Task brief - Look through the lines below; wherever the word "constraint" appears, copy that line.

Supplied material -

**config.mk**
```make
export PLATFORM = sky130hd
export DESIGN_NAME = cpu_ctrl_fsm_flat
export DESIGN_NICKNAME = d
export VERILOG_FILES = /design/src/rtl/cpu_ctrl_fsm_if.sv /design/src/rtl/cpu_ctrl_fsm.sv /design/src/flat_wrapper.sv
export SDC_FILE = /design/constraint.sdc
export NUM_CORES = 1
export LEC_CHECK = 0
export CORE_MARGIN = 2
export CORE_UTILIZATION = 39
export DETAILED_ROUTE_END_ITERATION = 16
export PLACE_DENSITY = 0.74
export SLEW_MARGIN = 15
export SYNTH_ARGS = -nofsm -noshare
export SYNTH_HDL_FRONTEND = slang
export SYNTH_SLANG_ARGS = --single-unit
```
**constraint.sdc**
```tcl
create_clock -name clk -period 1.3 [get_ports clk]
set_input_delay 0.195 -clock clk [delete_from_list [all_inputs] [get_ports clk]]
set_output_delay 0.195 -clock clk [all_outputs]
set_load 0.005 [all_outputs]
```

Output of the exercise -
export SDC_FILE = /design/constraint.sdc
**constraint.sdc**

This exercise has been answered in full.